Post gastroenteritis complications
Post-Gastroenteritis Complications
There are possible post-gastroenteritis complications:
• Lactose intolerance
• Irritable bowel syndrome
• Reactive arthritis
• Guillain–Barré syndrome
What viruses generally cause gastroenteritis?
Viral Gastroenteritis
Viral gastroenteritis is the most common. Viral gastroenteritis is highly contagious.
• Rotavirus
• Norovirus
• Adenovirus is a less common cause and presents with a more subacute diarrhoea
e coli and gastroenteritis
E. coli
Escherichia coli (E. coli) is a normal intestinal bacteria. Only certain strains cause gastroenteritis. It is spread through contact with infected faeces, unwashed salads or water.

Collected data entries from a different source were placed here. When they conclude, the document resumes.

<file path="config.mk">
export PLATFORM = sky130hd
export DESIGN_NAME = vif_frontend
export DESIGN_NICKNAME = d
export VERILOG_FILES = /design/src/rtl/vif_pkg.sv /design/src/rtl/vif_sync2.sv /design/src/rtl/vif_frontend.sv
export VERILOG_INCLUDE_DIRS = /design/src /design/src/rtl
export SDC_FILE = /design/constraint.sdc
export NUM_CORES = 1
export LEC_CHECK = 0
export BUFFER_PORTS_ARGS = -buffer_cell sky130_fd_sc_hd__clkbuf_2
export CAP_MARGIN = 20
export CORE_MARGIN = 8
export CORE_UTILIZATION = 60
export CTS_CLUSTER_SIZE = 20
export DETAILED_ROUTE_END_ITERATION = 8
export HOLD_SLACK_MARGIN = 0.08
export PLACE_DENSITY = 0.81
export SETUP_SLACK_MARGIN = 0.02
export SLEW_MARGIN = 20
export SYNTH_ARGS = -nofsm -noshare
export SYNTH_HDL_FRONTEND = slang
export SYNTH_HIERARCHICAL = 1
export SYNTH_SLANG_ARGS = --single-unit
</file>
<file path="constraint.sdc">
create_clock -name clk_in -period 5.3 [get_ports clk_in]
set_clock_uncertainty 0.1 [all_clocks]
set_input_delay 0.265 -clock clk_in [delete_from_list [all_inputs] [get_ports clk_in]]
set_output_delay 0.265 -clock clk_in [all_outputs]
set_load 0.01 [all_outputs]
</file>
<file path="src/rtl/vif_defines.svh">
// constants for the video input bus front end
`ifndef VIF_DEFINES_SVH
`define VIF_DEFINES_SVH

// serial control port slave address byte (write form, read form adds bit 0)
`define VIF_SLAVE_ADDR 8'hE0
// sub-address of the input mode register
`define VIF_SUB_MODE 8'h00
// sub-address of the sample edge register
`define VIF_SUB_EDGE 8'h01
// bit of the mode register that selects the 16-bit input mode
`define VIF_MODE16_BIT 0
// bit of the sample edge register: 0 rising, 1 falling
`define VIF_EDGE_BIT 3
// reset values
`define VIF_MODE_RST 8'h00
`define VIF_EDGE_RST 8'h00
// serial byte length in bits
`define VIF_BYTE_BITS 4'h8

`endif

</file>
<file path="src/rtl/vif_pkg.sv">
// types shared by the video input bus front end
package vif_pkg;

   // one captured pixel bus word with its syncs
   typedef struct packed {
      logic [15:0] data;
      logic line_sync;
      logic frame_sync;
   } vif_pixel_s;

   // serial control port protocol states
   typedef enum logic [3:0] {
      ST_IDLE,
      ST_ADDR,
      ST_ADDR_ACK,
      ST_SUB,
      ST_SUB_ACK,
      ST_WDATA,
      ST_WDATA_ACK,
      ST_RDATA,
      ST_RACK
   } vif_ser_state_e;

endpackage

</file>
<file path="src/rtl/vif_sync2.sv">
// two flip-flop synchroniser for a bundle of pin levels
`timescale 1ns/1ps
`default_nettype none

module vif_sync2 #(
   parameter int WIDTH = 1
) (
   input wire logic clk_in,
   input wire logic rstn_in,
   input wire logic [WIDTH-1:0] d_in,
   output logic [WIDTH-1:0] q_out
);

   logic [WIDTH-1:0] stage1_ff; // metastable stage, read only by stage2
   logic [WIDTH-1:0] stage2_ff; // settled copy

   // both stages clear to zero, so reset_low reads as reset at start
   always_ff @(posedge clk_in) begin
      if (!rstn_in) begin
         stage1_ff <= '0;
         stage2_ff <= '0;
      end else begin
         stage1_ff <= d_in;
         stage2_ff <= stage1_ff;
      end
   end

   assign q_out = stage2_ff;

endmodule

`default_nettype wire

</file>
<file path="src/rtl/vif_frontend.sv">
// video input bus front end: pixel capture and serial control port slave
// Function
// - capture bus on edge chosen by bit 3
// - syncs used only in 16-bit mode
// - low reset input holds logic in reset
// - serial data pin stays input during reset
// - serial port answers only address E0h
// - data changes on serial clock fall, released on start or stop
`timescale 1ns/1ps
`default_nettype none
`include "vif_defines.svh"

module vif_frontend
   import vif_pkg::*;
(
   input wire logic clk_in,
   input wire logic rstn_in,
   input wire logic reset_low_in,
   input wire logic pixel_transfer_clock_in,
   input wire logic [15:0] pixel_data_in,
   input wire logic line_sync_in,
   input wire logic frame_sync_in,
   input wire logic serial_clock_in,
   input wire logic serial_data_io_in,
   output logic serial_data_io_out,
   output logic serial_data_io_oe_out,
   output vif_pixel_s pixel_out,
   output logic pixel_valid_out,
   output logic wide_mode_out,
   output logic edge_select_out
);

   localparam logic [7:0] SLAVE_ADDR = `VIF_SLAVE_ADDR;
   localparam logic [7:0] EDGE_RST = `VIF_EDGE_RST;
   localparam logic [3:0] BYTE_BITS = `VIF_BYTE_BITS;

   logic [21:0] pins_s; // synchronised pin bundle
   logic pclk_s; // pixel clock level
   logic scl_s; // serial clock level
   logic sda_s; // serial data level
   logic reset_low_s; // device reset pin level
   logic hs_s; // line sync level
   logic vs_s; // frame sync level
   logic [15:0] data_s; // pixel data levels
   logic core_rst; // combined reset, high active

   logic pclk_d_ff; // previous pixel clock level
   logic scl_d_ff; // previous serial clock level
   logic sda_d_ff; // previous serial data level
   logic pclk_rise;
   logic pclk_fall;
   logic capture; // chosen edge seen
   logic scl_rise;
   logic scl_fall;
   logic start_det;
   logic stop_det;

   vif_pixel_s pixel_ff; // captured word
   logic valid_ff; // one-cycle capture pulse
   vif_ser_state_e state_ff; // serial protocol state
   logic [3:0] cnt_ff; // bit count in byte
   logic [7:0] shift_ff; // serial shift register
   logic [7:0] sub_ff; // sub-address pointer
   logic rw_ff; // current transfer is a read
   logic drive_ff; // pulling serial data low
   logic [7:0] mode_reg_ff; // input mode register
   logic [7:0] edge_reg_ff; // sample edge register
   logic wide_q; // 16-bit mode selected
   logic edge_sel; // falling edge selected
   logic wr_stb; // data byte complete, write it
   logic sub_ld; // sub-address byte complete
   logic rd_load; // next read byte goes out
   logic [7:0] rd_val; // byte the pointer currently reads back

   // register read decode, used at address ack and at each master ack
   function automatic logic [7:0] reg_read(input logic [7:0] sub,
                                            input logic [7:0] mode_v,
                                            input logic [7:0] edge_v);
      logic [7:0] val;
      val = 8'h00;
      if (sub == `VIF_SUB_MODE) begin
         val = mode_v;
      end else if (sub == `VIF_SUB_EDGE) begin
         val = edge_v;
      end
      return val;
   endfunction

   // every pin crosses two flip-flops before any logic looks at it
   vif_sync2 #(
      .WIDTH(22)
   ) u_sync (
      .clk_in(clk_in),
      .rstn_in(rstn_in),
      .d_in({pixel_transfer_clock_in, serial_clock_in, serial_data_io_in, reset_low_in,
             line_sync_in, frame_sync_in, pixel_data_in}),
      .q_out(pins_s)
   );

   assign {pclk_s, scl_s, sda_s, reset_low_s, hs_s, vs_s, data_s} = pins_s;

   // pin reset joins the system reset; pin path adds two cycles of lag
   assign core_rst = !rstn_in || !reset_low_s;

   // previous levels for edge detection
   always_ff @(posedge clk_in) begin
      if (core_rst) begin
         pclk_d_ff <= 1'b0;
         scl_d_ff <= 1'b1;
         sda_d_ff <= 1'b1;
      end else begin
         pclk_d_ff <= pclk_s;
         scl_d_ff <= scl_s;
         sda_d_ff <= sda_s;
      end
   end

   assign pclk_rise = pclk_s && !pclk_d_ff;
   assign pclk_fall = !pclk_s && pclk_d_ff;
   assign capture = edge_sel ? pclk_fall : pclk_rise;
   assign scl_rise = scl_s && !scl_d_ff;
   assign scl_fall = !scl_s && scl_d_ff;
   // start and stop are data moving while the clock stays high
   assign start_det = scl_s && scl_d_ff && sda_d_ff && !sda_s;
   assign stop_det = scl_s && scl_d_ff && !sda_d_ff && sda_s;

   // read-back value held in a net, so its top bit can be picked without indexing a call
   assign rd_val = reg_read(sub_ff, mode_reg_ff, edge_reg_ff);

   assign wide_q = mode_reg_ff[`VIF_MODE16_BIT];
   assign edge_sel = edge_reg_ff[`VIF_EDGE_BIT];

   // pixel capture; data and clock share the same sync lag, so they stay aligned
   always_ff @(posedge clk_in) begin
      if (core_rst) begin
         pixel_ff <= '0;
         valid_ff <= 1'b0;
      end else begin
         valid_ff <= capture;
         if (capture) begin
            // narrow mode ignores the syncs and the unused upper lanes
            pixel_ff.data <= wide_q ? data_s : {8'h00, data_s[7:0]};
            pixel_ff.line_sync <= wide_q && hs_s;
            pixel_ff.frame_sync <= wide_q && vs_s;
         end
      end
   end

   // strobes shared by the pointer and register processes
   assign wr_stb = (state_ff == ST_WDATA) && scl_fall && (cnt_ff == BYTE_BITS)
                   && !start_det && !stop_det;
   assign sub_ld = (state_ff == ST_SUB) && scl_fall && (cnt_ff == BYTE_BITS)
                   && !start_det && !stop_det;
   assign rd_load = scl_fall && !start_det && !stop_det
                    && (((state_ff == ST_ADDR_ACK) && rw_ff) || (state_ff == ST_RACK));

   // serial protocol; the data pin changes on a clock fall, and is released on start or stop
   always_ff @(posedge clk_in) begin
      if (core_rst) begin
         state_ff <= ST_IDLE;
         cnt_ff <= 4'h0;
         shift_ff <= 8'h00;
         rw_ff <= 1'b0;
         drive_ff <= 1'b0;
      end else if (start_det) begin
         // start or repeated start aborts whatever was going on
         state_ff <= ST_ADDR;
         cnt_ff <= 4'h0;
         drive_ff <= 1'b0;
      end else if (stop_det) begin
         state_ff <= ST_IDLE;
         drive_ff <= 1'b0;
      end else begin
         case (state_ff)
            ST_ADDR, ST_SUB, ST_WDATA: begin
               if (scl_rise && (cnt_ff != BYTE_BITS)) begin
                  shift_ff <= {shift_ff[6:0], sda_s};
                  cnt_ff <= cnt_ff + 4'h1;
               end else if (scl_fall && (cnt_ff == BYTE_BITS)) begin
                  cnt_ff <= 4'h0;
                  if (state_ff == ST_ADDR) begin
                     if (shift_ff[7:1] == SLAVE_ADDR[7:1]) begin
                        drive_ff <= 1'b1;
                        rw_ff <= shift_ff[0];
                        state_ff <= ST_ADDR_ACK;
                     end else begin
                        // not ours: stay silent until the next start
                        state_ff <= ST_IDLE;
                     end
                  end else if (state_ff == ST_SUB) begin
                     drive_ff <= 1'b1;
                     state_ff <= ST_SUB_ACK;
                  end else begin
                     drive_ff <= 1'b1;
                     state_ff <= ST_WDATA_ACK;
                  end
               end
            end
            ST_ADDR_ACK, ST_RACK: begin
               if (scl_rise && (state_ff == ST_RACK) && sda_s) begin
                  // master said no more: release and wait for stop
                  state_ff <= ST_IDLE;
               end else if (rd_load) begin
                  shift_ff <= rd_val;
                  drive_ff <= !rd_val[7];
                  cnt_ff <= 4'h1;
                  state_ff <= ST_RDATA;
               end else if (scl_fall) begin
                  drive_ff <= 1'b0;
                  state_ff <= ST_SUB;
               end
            end
            ST_SUB_ACK, ST_WDATA_ACK: begin
               if (scl_fall) begin
                  drive_ff <= 1'b0;
                  state_ff <= ST_WDATA;
               end
            end
            ST_RDATA: begin
               if (scl_fall) begin
                  if (cnt_ff == BYTE_BITS) begin
                     drive_ff <= 1'b0; // let the master answer
                     state_ff <= ST_RACK;
                  end else begin
                     drive_ff <= !shift_ff[6];
                     shift_ff <= {shift_ff[6:0], 1'b0};
                     cnt_ff <= cnt_ff + 4'h1;
                  end
               end
            end
            default: begin
               state_ff <= ST_IDLE;
            end
         endcase
      end
   end

   // sub-address pointer, advancing after each byte for burst access
   always_ff @(posedge clk_in) begin
      if (core_rst) begin
         sub_ff <= 8'h00;
      end else if (sub_ld) begin
         sub_ff <= shift_ff;
      end else if (wr_stb || rd_load) begin
         sub_ff <= sub_ff + 8'h01;
      end
   end

   // control registers; defaults stand until the host writes them
   always_ff @(posedge clk_in) begin
      if (core_rst) begin
         mode_reg_ff <= `VIF_MODE_RST;
         edge_reg_ff <= EDGE_RST;
      end else if (wr_stb) begin
         if (sub_ff == `VIF_SUB_MODE) begin
            mode_reg_ff <= shift_ff;
         end else if (sub_ff == `VIF_SUB_EDGE) begin
            edge_reg_ff <= shift_ff;
         end
      end
   end

   // open drain: only ever pull low, and never while in reset
   assign serial_data_io_out = 1'b0;
   assign serial_data_io_oe_out = drive_ff && !core_rst;
   assign pixel_out = pixel_ff;
   assign pixel_valid_out = valid_ff;
   assign wide_mode_out = wide_q;
   assign edge_select_out = edge_sel;
endmodule

`default_nettype wire

</file>
==> impl_metrics.toml, run 1 <==
[status]
status = "complete, no violations"

[final_layout]
drive_gt1_share_pct = 20.21
layout.core_utilization_pct = 71.02
nNetsFinal = 588
area_growth_pct = 14.50

[hold_path]
hp-start = "u_sync/q_out[3]"
hp-class = "flop to flop"

[synth]
synth-edff-count = 0
syn-num-nets = 539
syn_area_um2 = 4523
synthCells = 510
synth.top_cells.by_count = "dfxtp_1, nand2_1, a21oi_1"
yosysWarnings = 6
synth_top_area_share_pct = 47.80
synth.distinct_cells = 55
yosysSeqAreaShare_pct = 47.80
synth.area.top_cells = "dfxtp_1, and2_2, nand2_1"
synth-main-ff-cell = "dfxtp_1"
synthMostInstantiatedCell = "dfxtp_1"
avgSynthCellArea_um2 = 8.869
yosysTopAreaCell = "dfxtp_1"
synth_seq_cells = 108
synthArstFlopShare_pct = 0

[timing]
hold-worst-slack_ns = 0.3499
timing.final.crit_share_pct = 52.15
rsz0062_at_grt = "no"
period_needed_ns = 2.764
drv_slew = 0
fmax_mhz = 361.8
setup_viol = 0
finalSetupTns_ns = 0
finalHoldViolations = 0
tightest_slew_ns = 0.8280
layout_setup_ws_ns = 2.536
slew_headroom_pct = 44.38

[route]
wirelength_um = 10980
antenna_left = 0
post_drt_wl_per_cell_um = 16.53
vias = 3837
via_per_inst = 5.779
drtIter0Drc = 279
drc = 0
dr.pass1.iters = 5

[floorplanning]
die_w_um = 102.8
core-area_um2 = 7292
io_pins = 47
die-area_um2 = 10570
rows = 31
die_y_um = 102.8
start_util_pct = 62.03

[worst_setup_path]
crit_required_ns = 5.44
startpoint = "state_ff[3]"
crit_type = "flop to flop"
reg2reg_slack_ns = 2.54
crit_chain = "or3b_1 > a211o_1 > a2111o_1 > a221o_1 > mux2i_1"
cp.buffers_inverters = 0
endpoint = "shift_ff[6]"
r2r_cells = 5
max_stage_delay_ns = 0.65
start_kind = "flop"
cp.arrival_ns = 2.90
path_delay_family = "compound AO/OA/AOI/OAI gates"
end_kind = "flop"
timing.rr.end = "shift_ff[6]"
cp_max_fo = 17
worst-path-stages = 5
slowest_stage = "dfxtp_1"
reg2reg_from = "state_ff[3]"

[grt]
grt_usage_pct = 22.05
grt_first_pass_wirelength_um = 18410
grt_overflow = 0
grt_pass1_vias = 3771
grt_max_degree = 49
antenna_found_initial = 1

[flow_run]
cap_viol_max_count = 0

[pwr]
p_per_area_nw_per_um2 = 265.8
p_total_mw = 1.377
leakagePower_nw = 1.979
vdd_drop_max_v = 0.0002112

[clock_network]
worstSkewPairLatency_ns = 0.37
root_buffer = "clkbuf_8"
cts_sinks = 108
ctsResizeCount = 0
cts_tree = "done"
htreeDepth = 3
cts_made_buffers = 9
cts.path.max_buffers = 2
clkTransAtPathRegs_ns = 0.11

[placement]
io_buffers = 45
gp_congestion = 0.9409
post-dp-hpwl_um = 6766
pre_cts_slack_ns = 2.396
## sequential cells by signal (all words and copies together), names as in the netlist
| signal | cells |
|---|---|
| pixel_out | 18 |
| pclk_d_ff | 1 |
| mode_reg_ff | 8 |
| edge_reg_ff | 8 |
| drive_ff | 1 |
| sub_ff | 8 |
| rw_ff | 1 |
| u_sync/q_out | 22 |
| shift_ff | 8 |
| pixel_valid_out | 1 |
| sda_d_ff | 1 |
| u_sync/stage1_ff | 22 |
| state_ff | 4 |
| cnt_ff | 4 |
| scl_d_ff | 1 |
## cells by family after synthesis
group	synth area share (%)
and+or+nand+nor	27.75
AOI/OAI and AO/OA	15.08
DFF	47.80
buffers and inverters	3.734
muxes	3.983
adders and majority gates	1.383
other	0.08291
xor gates and xnor gates	0.1937
## power breakdown
| group | internal (mW) | switching [mW] | total, mW |
|---|---|---|---|
| clock network | 0.185 | 0.302 | 0.487 |
| logic | 0.0308 | 0.0255 | 0.0563 |
| registers | 0.827 | 0.00600 | 0.833 |
## worst min path at each step
stage / end / slack (ns) / cells past startpoint
floorplan: u_sync/stage1_ff[19] / 0.30 / 1
global placement: pixel_out[3] / 0.33 / 2
detailed placement: pixel_out[8] / 0.33 / 2
CTS: pixel_out[8] / 0.35 / 2
global route: u_sync/q_out[0] / 0.36 / 1
finish: pixel_out[5] / 0.35 / 2
## worst min-delay path: stages, from the launching register on
cell     delay (ns)
dfxtp_1        0.32
nand2_1        0.05
a21oi_1        0.05
## layer usage
metal,wire (um),part of all wire (%),global-route usage (%)
met5,0,0,0
met1,4772,43,27.11
met3,733,6.7,6.144
met4,147,1.3,7.341
met2,5326,49,36.36
## layout make-up
cell class	count	area (um^2)
Fill cell	546	2113
Tap cell	99	123.9
Clock inverter	6	67.56
Multi-Input combinational cell	364	2205
Sequential cell	108	2162
Clock buffer	10	127.6
Antenna cell	1	2.502
Inverter	6	22.52
Timing Repair Buffer	70	467.9
## stage by stage
stage                     cells  area, um^2
final                       664        5179
after global routing        664        5179
after CTS                   663        5170
after detailed placement    625        4755
after global placement      625        4755
after floorplan             510        4523
## placed cells by master (no fill, tap or decap), drive strengths merged, types with 3 or more instances in the layout
cell type	n
mux2i	18
buf	3
ha	5
nor2	30
and2	46
inv	9
a211o	4
o22ai	7
nand4b	3
o21ai	19
clkinv	3
nor3	7
a21oi	45
dfxtp	108
and3	5
nor2b	5
nand2	64
nand4	8
nand3	35
nand2b	8
and3b	4
nand3b	4
a22oi	4
o211ai	6
dlygate4sd3	22
clkbuf	55
## what timing repair did
item / CTS / global route
hold buffers: 22 / 0
buffers inserted: 0 / 0
endpoints found under the hold margin: 22 / 0
setup endpoints to repair: 0 / 0
(Power assumes the default switching activity.)
==> run 2, diff against run 1 <==
--- a/config.mk
+++ b/config.mk
@@ -9,11 +9,11 @@
 export BUFFER_PORTS_ARGS = -buffer_cell sky130_fd_sc_hd__clkbuf_2
 export CAP_MARGIN = 20
 export CORE_MARGIN = 8
-export CORE_UTILIZATION = 60
+export CORE_UTILIZATION = 52
 export CTS_CLUSTER_SIZE = 20
 export DETAILED_ROUTE_END_ITERATION = 8
 export HOLD_SLACK_MARGIN = 0.08
-export PLACE_DENSITY = 0.81
+export PLACE_DENSITY = 0.75
 export SETUP_SLACK_MARGIN = 0.02
 export SLEW_MARGIN = 20
 export SYNTH_ARGS = -nofsm -noshare
==> constraint.sdc (replaced) <==
create_clock -name clk_in -period 2.5 [get_ports clk_in]
set_clock_uncertainty 0.1 [all_clocks]
set_input_delay 0.125 -clock clk_in [delete_from_list [all_inputs] [get_ports clk_in]]
set_output_delay 0.125 -clock clk_in [all_outputs]
set_load 0.01 [all_outputs]
==> impl_metrics.toml, run 2 (synthesis gave the netlist of run 1 again) <==
[clock_network]
clkTransAtPathRegs_ns = 0.11
cts.path.max_buffers = 2
htreeDepth = 3
worstSkewPairLatency_ns = 0.36
cts_tree = "done"
cts_sinks = 108
cts_made_buffers = 9
root_buffer = "clkbuf_8"

[final_layout]
layout.core_utilization_pct = 62.35
final_common_cell = "dfxtp_1"
area_growth_pct = 18.45
drive_gt1_share_pct = 23.25
antenna_cells = 0
n_fill_cell = 709
seq_area_um2 = 2162
multiInputGateArea_um2 = 2200
most-common-layout-cells = "dfxtp_1, nand2_1, a21oi_1, clkbuf_2, and2_2"
nNetsFinal = 609
stdcell_count = 693

[worst_setup_path]
cp_max_fo = 9
timing.rr.end = "shift_ff[2]"
crit_type = "flop to flop"
reg2reg_from = "state_ff[0]"
end_kind = "flop"
crit_required_ns = 2.65
start_kind = "flop"
reg2reg_slack_ns = 0.14
r2r_cells = 5
cp.arrival_ns = 2.51
startpoint = "state_ff[0]"

[timing]
finalSetupTns_ns = 0
tightest_slew_ns = 0.9286
timing.final.crit_share_pct = 94.60
fmax_mhz = 422.8
period_needed_ns = 2.365
slew_headroom_pct = 37.62
drv_slew = 0
finalHoldViolations = 0
setup_viol = 0
layout_setup_ws_ns = 0.1350
rsz0062_at_grt = "no"

[flow_run]
cap_viol_max_count = 0

[pwr]
p_clk_share_pct = 36.6
p_per_area_nw_per_um2 = 554.9
sw_frac_of_total_pct = 24.19
leakagePower_nw = 2.097
vdd_drop_max_v = 0.0004911
switchingPower_mw = 0.7192
p_total_mw = 2.973
combPwrFrac_pct = 4.1
p_seq_share_pct = 59.4
p_int_mw = 2.254

[hold_path]
worst_hold_path.endpoint = "cnt_ff[1]"
hp-class = "input port to flop"
hold_depth = 4
hp-start = "rstn_in"

[grt]
grt_pass1_vias = 3853
grt_first_pass_wirelength_um = 17960
grt_overflow = 0
antenna_found_initial = 0
grt_max_degree = 46
grt_usage_pct = 18.34

[floorplanning]
rows = 34
start_util_pct = 52.64
die_y_um = 109.3
core-area_um2 = 8593
die_w_um = 109.3
die-area_um2 = 11940
io_pins = 47

[placement]
gp_congestion = 0.8622
io_buffers = 45
dp.cells = 655
post-dp-hpwl_um = 7135
pre_cts_slack_ns = 0.1028

[route]
wirelength_um = 10700
vias = 3906
antenna_left = 0
drtIter0Drc = 253
dr.pass1.iters = 4
via_per_inst = 5.636
drc = 0
post_drt_wl_per_cell_um = 15.44

[status]
status = "complete, no violations"
-- run 2: cell types whose count changed in the layout (fill, tap and decap cells not counted), sizes merged --
cell / change
buf: +21
diode: -1
clkinv: -1
inv: +1
-- run 2: worst max path at each step --
stage | end | slack [ns]
global route | sub_ff[5] | 0.02
detailed placement | shift_ff[6] | 0.10
finish | shift_ff[2] | 0.14
floorplan | shift_ff[1] | 0.21
global placement | shift_ff[4] | 0.14
CTS | shift_ff[6] | 0.08
-- run 2: repair_timing --
action                                  CTS  global route
resized for setup                         0             1
setup buffers                             0             0
endpoints found under the setup margin    0             8
hold buffers                             22             0
hold endpoints to repair                 22             0
-- run 2: worst max-delay path, cell delays in order (launching register included) --
cell and delay, ns:
dfxtp_1 0.40, or3b_1 0.39, a211o_1 0.34, a2111o_1 0.44, a221o_2 0.43, mux2i_1 0.16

E. coli 0157 produces the Shiga toxin. This causes abdominal cramps, bloody diarrhoea and vomiting. The Shiga toxin destroys blood cells and leads to haemolytic uraemic syndrome(HUS).
The use of antibiotics increases the risk of haemolytic uraemic syndrome therefore antibiotics should be avoided if E. coli gastroenteritis is considered.

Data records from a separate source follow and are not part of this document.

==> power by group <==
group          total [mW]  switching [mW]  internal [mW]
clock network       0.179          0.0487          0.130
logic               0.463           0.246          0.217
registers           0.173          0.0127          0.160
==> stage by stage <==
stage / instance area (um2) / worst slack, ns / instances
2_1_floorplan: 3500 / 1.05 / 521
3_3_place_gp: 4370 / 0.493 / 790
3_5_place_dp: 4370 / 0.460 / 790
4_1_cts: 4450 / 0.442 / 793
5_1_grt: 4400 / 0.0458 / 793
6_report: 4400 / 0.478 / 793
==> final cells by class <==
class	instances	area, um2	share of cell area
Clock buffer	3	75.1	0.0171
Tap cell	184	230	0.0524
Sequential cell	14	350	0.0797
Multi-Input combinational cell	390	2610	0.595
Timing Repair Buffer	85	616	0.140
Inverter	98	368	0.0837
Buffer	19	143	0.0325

Campylobacter Jejuni and gastroenteritis
Campylobacter Jejuni
Campylobacter is a common cause of travellers diarrhoea. It is the most common bacterial cause of gastroenteritis worldwide. Campylobacter means “curved bacteria”. It is a gram negative bacteria that is curved or spiral shaped. It is spread by:
○ Raw or improperly cooked poultry
○ Untreated water
○ Unpasteurised milk
Incubation is usually 2-5 days. Symptoms resolve after 3-6 days. Symptoms are: § Abdominal cramps § Diarrhoea often with blood § Vomiting § Fever Antibiotics can be considered after isolating the organism where patients have severe symptoms or other risk factors such as HIV or heart failure. Popular antibiotic choices are azithromycin or ciprofloxacin.
Shigella and gastroenteritis
Shigella
Shigella is spread by faeces contaminating drinking water, swimming pools and food. The incubation period is 1-2 days and symptoms usually resolve within 1 week without treatment. It causes bloody diarrhoea, abdominal cramps and fever. Shigella can produce the Shiga toxin and cause haemolytic uraemic syndrome. Treatment of severe cases is with azithromycin or ciprofloxacin.